Items from a data source:
..........

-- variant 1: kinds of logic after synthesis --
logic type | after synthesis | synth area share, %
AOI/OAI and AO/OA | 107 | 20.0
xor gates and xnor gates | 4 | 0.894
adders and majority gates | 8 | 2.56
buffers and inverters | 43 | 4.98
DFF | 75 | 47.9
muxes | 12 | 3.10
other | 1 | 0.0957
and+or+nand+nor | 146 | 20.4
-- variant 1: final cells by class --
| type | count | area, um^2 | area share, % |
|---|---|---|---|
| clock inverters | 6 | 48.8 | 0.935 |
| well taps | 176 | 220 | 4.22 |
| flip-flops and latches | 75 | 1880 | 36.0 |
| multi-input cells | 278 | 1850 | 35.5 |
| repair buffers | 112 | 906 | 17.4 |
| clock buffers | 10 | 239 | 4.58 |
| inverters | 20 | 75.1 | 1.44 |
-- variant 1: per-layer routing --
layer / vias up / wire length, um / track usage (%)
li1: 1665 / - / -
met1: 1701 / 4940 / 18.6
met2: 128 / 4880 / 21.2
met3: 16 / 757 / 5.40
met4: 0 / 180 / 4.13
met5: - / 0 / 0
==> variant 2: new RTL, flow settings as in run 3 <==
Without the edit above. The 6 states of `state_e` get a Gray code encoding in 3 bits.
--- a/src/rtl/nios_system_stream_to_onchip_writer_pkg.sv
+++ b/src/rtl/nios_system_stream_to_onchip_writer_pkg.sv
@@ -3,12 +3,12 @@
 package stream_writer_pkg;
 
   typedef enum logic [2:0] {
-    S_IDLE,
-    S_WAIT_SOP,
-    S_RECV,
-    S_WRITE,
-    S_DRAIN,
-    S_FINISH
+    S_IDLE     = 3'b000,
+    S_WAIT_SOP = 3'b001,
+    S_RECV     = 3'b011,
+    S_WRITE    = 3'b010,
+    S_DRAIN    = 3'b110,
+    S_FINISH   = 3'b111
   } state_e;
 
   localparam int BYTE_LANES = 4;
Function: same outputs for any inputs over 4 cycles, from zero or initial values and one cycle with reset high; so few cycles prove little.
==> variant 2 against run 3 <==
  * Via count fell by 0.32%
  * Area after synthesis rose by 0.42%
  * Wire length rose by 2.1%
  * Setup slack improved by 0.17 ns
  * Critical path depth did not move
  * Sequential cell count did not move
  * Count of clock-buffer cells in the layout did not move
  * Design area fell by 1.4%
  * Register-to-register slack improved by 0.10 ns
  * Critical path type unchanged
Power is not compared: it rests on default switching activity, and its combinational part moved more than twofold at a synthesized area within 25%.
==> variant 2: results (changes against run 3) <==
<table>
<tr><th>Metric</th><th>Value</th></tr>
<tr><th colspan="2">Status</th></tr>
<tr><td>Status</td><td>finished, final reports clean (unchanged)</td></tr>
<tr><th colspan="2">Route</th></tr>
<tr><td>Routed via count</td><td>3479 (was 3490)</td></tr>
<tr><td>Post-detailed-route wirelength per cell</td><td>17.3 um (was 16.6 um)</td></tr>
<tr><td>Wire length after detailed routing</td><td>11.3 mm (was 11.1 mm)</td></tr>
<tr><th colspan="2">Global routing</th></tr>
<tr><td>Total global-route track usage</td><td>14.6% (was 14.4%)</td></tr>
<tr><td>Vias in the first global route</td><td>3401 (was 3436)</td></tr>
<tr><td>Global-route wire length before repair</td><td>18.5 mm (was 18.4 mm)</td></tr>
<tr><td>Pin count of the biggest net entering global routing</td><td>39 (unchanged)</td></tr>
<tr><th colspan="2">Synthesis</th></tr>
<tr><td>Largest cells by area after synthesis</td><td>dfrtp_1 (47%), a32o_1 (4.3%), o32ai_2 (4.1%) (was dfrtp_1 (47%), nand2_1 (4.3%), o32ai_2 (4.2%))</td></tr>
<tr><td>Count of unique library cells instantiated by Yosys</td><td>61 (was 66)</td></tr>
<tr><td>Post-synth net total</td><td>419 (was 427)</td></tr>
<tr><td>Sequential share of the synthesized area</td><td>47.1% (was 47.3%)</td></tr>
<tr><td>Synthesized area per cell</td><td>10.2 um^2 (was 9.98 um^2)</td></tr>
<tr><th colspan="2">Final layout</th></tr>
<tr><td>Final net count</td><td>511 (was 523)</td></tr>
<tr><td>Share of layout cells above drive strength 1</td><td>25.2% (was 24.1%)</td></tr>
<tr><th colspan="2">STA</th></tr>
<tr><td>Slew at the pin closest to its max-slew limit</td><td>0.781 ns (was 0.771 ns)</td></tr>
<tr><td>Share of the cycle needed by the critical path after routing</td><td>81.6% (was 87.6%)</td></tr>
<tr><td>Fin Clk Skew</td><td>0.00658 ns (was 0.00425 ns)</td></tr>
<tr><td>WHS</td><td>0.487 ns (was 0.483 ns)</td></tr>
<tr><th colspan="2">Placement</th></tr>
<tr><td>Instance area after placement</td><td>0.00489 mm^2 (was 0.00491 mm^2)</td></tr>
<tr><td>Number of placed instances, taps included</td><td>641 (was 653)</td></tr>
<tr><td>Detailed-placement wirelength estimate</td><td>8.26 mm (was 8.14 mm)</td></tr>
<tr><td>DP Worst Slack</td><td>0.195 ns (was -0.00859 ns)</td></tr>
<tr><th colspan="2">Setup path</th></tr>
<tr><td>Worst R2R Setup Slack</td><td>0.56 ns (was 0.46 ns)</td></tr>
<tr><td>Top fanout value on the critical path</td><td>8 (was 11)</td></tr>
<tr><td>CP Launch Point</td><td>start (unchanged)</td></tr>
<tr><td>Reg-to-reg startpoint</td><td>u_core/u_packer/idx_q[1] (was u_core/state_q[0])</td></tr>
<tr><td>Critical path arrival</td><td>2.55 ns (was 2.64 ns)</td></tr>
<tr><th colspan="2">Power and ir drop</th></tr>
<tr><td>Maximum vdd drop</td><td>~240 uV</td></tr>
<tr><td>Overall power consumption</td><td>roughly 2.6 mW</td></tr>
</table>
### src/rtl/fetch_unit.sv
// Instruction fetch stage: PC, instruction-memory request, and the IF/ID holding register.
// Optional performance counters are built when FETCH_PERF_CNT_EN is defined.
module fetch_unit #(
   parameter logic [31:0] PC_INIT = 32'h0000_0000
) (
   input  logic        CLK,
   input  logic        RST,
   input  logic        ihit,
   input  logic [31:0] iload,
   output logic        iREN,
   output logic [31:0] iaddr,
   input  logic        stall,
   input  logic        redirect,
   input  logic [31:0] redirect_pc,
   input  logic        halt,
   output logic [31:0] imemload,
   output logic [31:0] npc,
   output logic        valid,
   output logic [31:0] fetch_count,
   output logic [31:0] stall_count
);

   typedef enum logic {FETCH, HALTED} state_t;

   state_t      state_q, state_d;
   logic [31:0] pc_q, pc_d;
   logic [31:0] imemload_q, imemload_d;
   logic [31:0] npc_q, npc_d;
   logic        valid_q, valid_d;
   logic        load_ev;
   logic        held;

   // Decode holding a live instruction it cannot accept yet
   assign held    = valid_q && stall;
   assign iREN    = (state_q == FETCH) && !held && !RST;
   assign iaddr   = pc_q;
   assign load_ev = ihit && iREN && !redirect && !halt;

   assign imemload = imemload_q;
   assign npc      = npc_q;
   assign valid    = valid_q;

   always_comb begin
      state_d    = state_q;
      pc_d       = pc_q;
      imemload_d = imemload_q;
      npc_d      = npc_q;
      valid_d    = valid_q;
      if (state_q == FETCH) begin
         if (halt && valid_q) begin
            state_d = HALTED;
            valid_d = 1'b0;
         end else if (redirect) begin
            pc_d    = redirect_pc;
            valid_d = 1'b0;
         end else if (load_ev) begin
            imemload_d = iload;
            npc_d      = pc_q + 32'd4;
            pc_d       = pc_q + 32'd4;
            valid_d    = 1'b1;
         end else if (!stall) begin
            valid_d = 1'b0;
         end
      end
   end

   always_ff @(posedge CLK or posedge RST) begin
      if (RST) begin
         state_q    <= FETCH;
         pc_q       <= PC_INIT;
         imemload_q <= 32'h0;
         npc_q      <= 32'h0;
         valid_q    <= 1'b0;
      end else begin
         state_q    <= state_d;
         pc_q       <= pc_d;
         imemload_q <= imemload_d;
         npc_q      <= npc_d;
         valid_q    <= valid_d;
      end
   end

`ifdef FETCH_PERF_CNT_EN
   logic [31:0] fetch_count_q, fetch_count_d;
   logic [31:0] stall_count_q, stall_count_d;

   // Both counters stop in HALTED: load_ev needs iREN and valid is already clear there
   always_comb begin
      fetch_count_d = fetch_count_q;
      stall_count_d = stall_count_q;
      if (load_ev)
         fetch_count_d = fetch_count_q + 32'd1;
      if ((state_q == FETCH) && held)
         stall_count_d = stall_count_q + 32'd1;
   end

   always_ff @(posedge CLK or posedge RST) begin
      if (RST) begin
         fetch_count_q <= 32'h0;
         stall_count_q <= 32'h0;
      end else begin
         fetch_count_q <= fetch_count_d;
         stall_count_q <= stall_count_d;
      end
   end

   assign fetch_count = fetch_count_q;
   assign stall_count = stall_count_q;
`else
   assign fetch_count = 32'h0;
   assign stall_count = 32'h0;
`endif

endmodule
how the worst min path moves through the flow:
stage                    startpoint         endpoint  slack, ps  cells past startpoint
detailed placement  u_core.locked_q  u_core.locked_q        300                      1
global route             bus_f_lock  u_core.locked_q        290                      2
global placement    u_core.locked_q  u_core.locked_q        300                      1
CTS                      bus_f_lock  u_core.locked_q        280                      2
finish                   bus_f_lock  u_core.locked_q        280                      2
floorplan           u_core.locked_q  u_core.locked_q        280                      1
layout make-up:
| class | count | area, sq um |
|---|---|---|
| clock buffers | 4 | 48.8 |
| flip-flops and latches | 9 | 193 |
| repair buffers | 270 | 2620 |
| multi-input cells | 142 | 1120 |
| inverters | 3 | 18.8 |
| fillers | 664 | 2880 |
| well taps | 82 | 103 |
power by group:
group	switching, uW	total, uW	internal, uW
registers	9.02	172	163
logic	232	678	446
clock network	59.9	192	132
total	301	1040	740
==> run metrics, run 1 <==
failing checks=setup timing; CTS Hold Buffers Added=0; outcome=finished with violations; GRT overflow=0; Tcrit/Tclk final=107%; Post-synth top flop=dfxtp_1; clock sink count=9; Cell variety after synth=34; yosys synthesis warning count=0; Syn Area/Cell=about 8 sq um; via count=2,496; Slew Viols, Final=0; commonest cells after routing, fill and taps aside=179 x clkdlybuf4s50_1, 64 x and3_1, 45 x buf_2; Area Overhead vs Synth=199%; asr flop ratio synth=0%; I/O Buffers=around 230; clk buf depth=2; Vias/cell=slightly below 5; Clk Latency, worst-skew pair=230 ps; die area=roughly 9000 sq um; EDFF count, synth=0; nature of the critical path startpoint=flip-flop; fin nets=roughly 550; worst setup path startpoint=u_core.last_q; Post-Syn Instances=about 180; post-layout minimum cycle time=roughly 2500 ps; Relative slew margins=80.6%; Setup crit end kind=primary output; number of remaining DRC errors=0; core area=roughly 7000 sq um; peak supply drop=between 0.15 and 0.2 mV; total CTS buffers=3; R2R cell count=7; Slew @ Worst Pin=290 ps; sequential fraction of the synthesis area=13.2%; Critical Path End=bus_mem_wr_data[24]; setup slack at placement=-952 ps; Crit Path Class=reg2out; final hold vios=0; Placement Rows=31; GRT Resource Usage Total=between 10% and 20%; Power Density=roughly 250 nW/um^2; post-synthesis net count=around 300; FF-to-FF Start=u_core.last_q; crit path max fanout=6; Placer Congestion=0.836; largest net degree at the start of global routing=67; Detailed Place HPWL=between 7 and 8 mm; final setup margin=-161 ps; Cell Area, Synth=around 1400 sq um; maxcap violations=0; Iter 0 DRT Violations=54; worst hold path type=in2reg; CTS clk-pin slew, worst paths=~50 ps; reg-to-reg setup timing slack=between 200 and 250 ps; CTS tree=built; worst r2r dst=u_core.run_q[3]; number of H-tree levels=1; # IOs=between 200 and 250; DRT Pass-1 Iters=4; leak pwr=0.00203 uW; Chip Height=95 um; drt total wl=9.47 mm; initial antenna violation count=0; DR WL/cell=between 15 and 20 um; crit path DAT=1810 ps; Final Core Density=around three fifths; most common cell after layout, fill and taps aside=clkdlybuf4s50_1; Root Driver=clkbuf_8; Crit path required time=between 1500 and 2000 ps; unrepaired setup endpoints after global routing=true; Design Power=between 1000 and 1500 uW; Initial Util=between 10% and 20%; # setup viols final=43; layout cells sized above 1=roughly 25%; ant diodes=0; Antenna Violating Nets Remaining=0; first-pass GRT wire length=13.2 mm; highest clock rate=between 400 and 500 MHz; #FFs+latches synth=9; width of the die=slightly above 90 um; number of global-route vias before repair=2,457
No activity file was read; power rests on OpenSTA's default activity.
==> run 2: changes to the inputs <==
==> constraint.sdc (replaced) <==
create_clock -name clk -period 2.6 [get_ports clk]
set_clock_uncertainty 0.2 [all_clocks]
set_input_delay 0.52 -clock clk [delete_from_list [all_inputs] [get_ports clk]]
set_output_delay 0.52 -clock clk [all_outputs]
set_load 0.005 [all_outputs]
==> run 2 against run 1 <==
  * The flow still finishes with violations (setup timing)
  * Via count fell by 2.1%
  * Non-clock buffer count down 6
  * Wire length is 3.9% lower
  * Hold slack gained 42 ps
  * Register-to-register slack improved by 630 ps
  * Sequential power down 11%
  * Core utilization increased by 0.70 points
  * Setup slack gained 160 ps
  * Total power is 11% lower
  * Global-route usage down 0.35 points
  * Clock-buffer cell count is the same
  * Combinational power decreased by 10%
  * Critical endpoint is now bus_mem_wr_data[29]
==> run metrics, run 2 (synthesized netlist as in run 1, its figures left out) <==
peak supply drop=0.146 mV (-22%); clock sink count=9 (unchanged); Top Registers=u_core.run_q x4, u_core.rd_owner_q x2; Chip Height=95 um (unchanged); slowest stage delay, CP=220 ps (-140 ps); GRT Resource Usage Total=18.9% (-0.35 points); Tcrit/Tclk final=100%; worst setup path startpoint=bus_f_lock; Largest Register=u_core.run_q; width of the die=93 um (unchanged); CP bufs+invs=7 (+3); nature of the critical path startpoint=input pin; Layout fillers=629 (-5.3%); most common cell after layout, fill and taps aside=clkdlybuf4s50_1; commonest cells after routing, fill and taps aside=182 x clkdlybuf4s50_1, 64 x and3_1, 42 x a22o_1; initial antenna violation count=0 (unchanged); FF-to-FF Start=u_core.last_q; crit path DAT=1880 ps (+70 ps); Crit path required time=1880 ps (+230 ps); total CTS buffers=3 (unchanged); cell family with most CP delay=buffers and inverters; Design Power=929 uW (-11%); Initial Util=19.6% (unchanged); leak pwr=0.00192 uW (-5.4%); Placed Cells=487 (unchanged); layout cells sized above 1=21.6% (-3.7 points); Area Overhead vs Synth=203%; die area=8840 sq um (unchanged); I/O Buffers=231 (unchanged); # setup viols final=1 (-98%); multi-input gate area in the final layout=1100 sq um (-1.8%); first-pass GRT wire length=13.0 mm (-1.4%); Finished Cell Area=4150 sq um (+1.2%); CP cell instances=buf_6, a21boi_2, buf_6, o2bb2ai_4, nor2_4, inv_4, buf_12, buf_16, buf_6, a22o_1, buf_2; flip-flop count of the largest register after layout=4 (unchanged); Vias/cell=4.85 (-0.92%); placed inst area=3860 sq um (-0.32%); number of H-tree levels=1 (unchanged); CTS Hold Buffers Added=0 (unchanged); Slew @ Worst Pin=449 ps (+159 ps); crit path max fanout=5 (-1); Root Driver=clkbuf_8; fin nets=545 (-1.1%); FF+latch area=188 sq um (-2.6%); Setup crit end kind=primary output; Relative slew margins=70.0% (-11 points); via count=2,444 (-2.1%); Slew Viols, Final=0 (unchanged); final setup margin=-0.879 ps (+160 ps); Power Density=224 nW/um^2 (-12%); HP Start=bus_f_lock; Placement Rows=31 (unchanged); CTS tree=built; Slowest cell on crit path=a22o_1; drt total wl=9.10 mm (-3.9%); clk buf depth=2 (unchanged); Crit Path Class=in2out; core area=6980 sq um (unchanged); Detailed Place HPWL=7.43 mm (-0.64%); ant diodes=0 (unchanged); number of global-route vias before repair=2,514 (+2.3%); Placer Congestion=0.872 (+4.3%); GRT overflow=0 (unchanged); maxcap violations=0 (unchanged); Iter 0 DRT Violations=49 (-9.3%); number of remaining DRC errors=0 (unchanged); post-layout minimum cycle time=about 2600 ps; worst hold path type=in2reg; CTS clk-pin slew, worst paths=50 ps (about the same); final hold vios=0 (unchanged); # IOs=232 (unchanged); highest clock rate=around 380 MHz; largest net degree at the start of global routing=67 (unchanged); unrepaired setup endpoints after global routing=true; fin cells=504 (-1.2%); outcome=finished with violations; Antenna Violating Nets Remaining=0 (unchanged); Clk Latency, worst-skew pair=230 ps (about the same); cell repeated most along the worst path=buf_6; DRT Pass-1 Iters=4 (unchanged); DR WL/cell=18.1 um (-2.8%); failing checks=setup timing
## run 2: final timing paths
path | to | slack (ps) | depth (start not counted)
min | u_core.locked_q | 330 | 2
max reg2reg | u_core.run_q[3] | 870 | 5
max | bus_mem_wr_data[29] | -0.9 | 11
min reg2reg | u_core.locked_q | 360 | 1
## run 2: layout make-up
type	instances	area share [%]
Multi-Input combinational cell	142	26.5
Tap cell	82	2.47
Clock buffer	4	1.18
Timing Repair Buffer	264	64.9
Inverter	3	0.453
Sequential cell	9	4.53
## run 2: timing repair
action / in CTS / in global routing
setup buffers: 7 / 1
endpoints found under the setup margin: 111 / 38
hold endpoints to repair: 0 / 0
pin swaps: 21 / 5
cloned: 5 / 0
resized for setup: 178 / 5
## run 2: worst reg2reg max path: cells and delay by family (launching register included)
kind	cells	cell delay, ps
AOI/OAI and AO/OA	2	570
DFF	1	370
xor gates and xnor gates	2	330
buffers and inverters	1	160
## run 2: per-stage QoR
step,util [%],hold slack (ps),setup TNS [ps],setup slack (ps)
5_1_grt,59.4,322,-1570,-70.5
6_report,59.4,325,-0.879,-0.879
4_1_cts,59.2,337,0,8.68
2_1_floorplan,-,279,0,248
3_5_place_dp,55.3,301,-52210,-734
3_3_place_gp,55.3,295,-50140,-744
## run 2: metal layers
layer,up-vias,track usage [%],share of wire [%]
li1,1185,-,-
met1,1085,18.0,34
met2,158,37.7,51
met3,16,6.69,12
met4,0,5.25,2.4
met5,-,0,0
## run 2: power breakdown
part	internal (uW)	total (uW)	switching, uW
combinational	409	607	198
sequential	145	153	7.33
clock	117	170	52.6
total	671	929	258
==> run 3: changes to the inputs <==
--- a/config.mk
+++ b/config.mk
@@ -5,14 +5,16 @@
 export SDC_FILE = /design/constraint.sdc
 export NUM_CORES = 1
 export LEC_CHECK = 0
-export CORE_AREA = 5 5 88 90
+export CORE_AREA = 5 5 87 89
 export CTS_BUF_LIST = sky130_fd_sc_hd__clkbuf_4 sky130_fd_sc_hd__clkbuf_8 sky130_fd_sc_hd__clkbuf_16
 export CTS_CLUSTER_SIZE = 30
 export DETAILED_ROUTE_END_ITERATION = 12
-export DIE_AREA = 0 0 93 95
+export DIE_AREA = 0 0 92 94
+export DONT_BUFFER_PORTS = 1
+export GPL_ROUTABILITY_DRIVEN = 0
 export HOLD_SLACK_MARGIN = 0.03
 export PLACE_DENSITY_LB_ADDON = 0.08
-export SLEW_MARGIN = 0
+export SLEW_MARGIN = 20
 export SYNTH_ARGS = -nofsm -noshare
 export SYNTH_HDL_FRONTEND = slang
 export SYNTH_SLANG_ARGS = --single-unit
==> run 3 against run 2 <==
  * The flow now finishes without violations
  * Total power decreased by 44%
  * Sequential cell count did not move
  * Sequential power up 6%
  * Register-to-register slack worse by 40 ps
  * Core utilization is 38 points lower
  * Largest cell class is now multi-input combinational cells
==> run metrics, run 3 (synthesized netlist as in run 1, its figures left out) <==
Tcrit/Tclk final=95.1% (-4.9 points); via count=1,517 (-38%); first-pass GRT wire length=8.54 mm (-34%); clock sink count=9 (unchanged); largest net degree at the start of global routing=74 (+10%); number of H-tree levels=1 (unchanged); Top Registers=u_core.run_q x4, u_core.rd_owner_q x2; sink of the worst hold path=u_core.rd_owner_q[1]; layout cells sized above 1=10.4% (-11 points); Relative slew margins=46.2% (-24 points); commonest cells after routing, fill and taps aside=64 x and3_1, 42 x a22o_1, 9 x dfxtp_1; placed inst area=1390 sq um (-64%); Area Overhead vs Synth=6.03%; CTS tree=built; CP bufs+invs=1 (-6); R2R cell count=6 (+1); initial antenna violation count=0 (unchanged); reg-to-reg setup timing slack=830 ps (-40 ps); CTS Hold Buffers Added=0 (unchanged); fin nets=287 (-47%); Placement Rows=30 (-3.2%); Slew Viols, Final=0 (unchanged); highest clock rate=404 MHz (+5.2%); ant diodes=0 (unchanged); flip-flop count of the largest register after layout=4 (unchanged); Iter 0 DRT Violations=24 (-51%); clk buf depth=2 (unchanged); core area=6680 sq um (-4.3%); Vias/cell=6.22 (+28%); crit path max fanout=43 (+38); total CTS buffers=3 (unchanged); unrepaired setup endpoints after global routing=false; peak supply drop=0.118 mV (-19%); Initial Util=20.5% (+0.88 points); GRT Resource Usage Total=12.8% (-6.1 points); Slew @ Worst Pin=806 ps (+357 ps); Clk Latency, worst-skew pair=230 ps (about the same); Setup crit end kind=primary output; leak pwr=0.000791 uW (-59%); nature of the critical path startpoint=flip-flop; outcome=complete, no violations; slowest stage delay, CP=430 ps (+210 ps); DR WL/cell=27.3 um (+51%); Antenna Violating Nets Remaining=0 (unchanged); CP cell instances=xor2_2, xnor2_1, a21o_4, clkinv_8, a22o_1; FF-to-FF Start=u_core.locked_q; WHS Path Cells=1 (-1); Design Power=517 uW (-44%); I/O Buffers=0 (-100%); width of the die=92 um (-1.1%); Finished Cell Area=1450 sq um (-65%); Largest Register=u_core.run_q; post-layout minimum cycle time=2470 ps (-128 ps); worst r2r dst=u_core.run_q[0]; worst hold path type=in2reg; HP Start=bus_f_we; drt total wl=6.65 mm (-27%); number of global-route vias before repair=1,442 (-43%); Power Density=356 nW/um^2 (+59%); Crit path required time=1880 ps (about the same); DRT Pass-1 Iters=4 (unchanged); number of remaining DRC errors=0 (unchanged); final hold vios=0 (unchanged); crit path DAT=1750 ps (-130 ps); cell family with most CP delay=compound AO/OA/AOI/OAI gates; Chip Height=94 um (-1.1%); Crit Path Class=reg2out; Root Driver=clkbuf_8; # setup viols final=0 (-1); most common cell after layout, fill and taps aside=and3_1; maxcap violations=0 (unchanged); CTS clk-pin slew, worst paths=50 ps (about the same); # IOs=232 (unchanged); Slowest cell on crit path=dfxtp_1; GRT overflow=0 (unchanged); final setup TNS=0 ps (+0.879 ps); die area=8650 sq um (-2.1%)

..........

EXERCISE PROMPT. The required output is the set of lines from the first line of the data through the line that contains "and+or+nand+nor | 146 | 20.4", transcribed exactly.

RESPONSE FOR THIS EXERCISE.
-- variant 1: kinds of logic after synthesis --
logic type | after synthesis | synth area share, %
AOI/OAI and AO/OA | 107 | 20.0
xor gates and xnor gates | 4 | 0.894
adders and majority gates | 8 | 2.56
buffers and inverters | 43 | 4.98
DFF | 75 | 47.9
muxes | 12 | 3.10
other | 1 | 0.0957
and+or+nand+nor | 146 | 20.4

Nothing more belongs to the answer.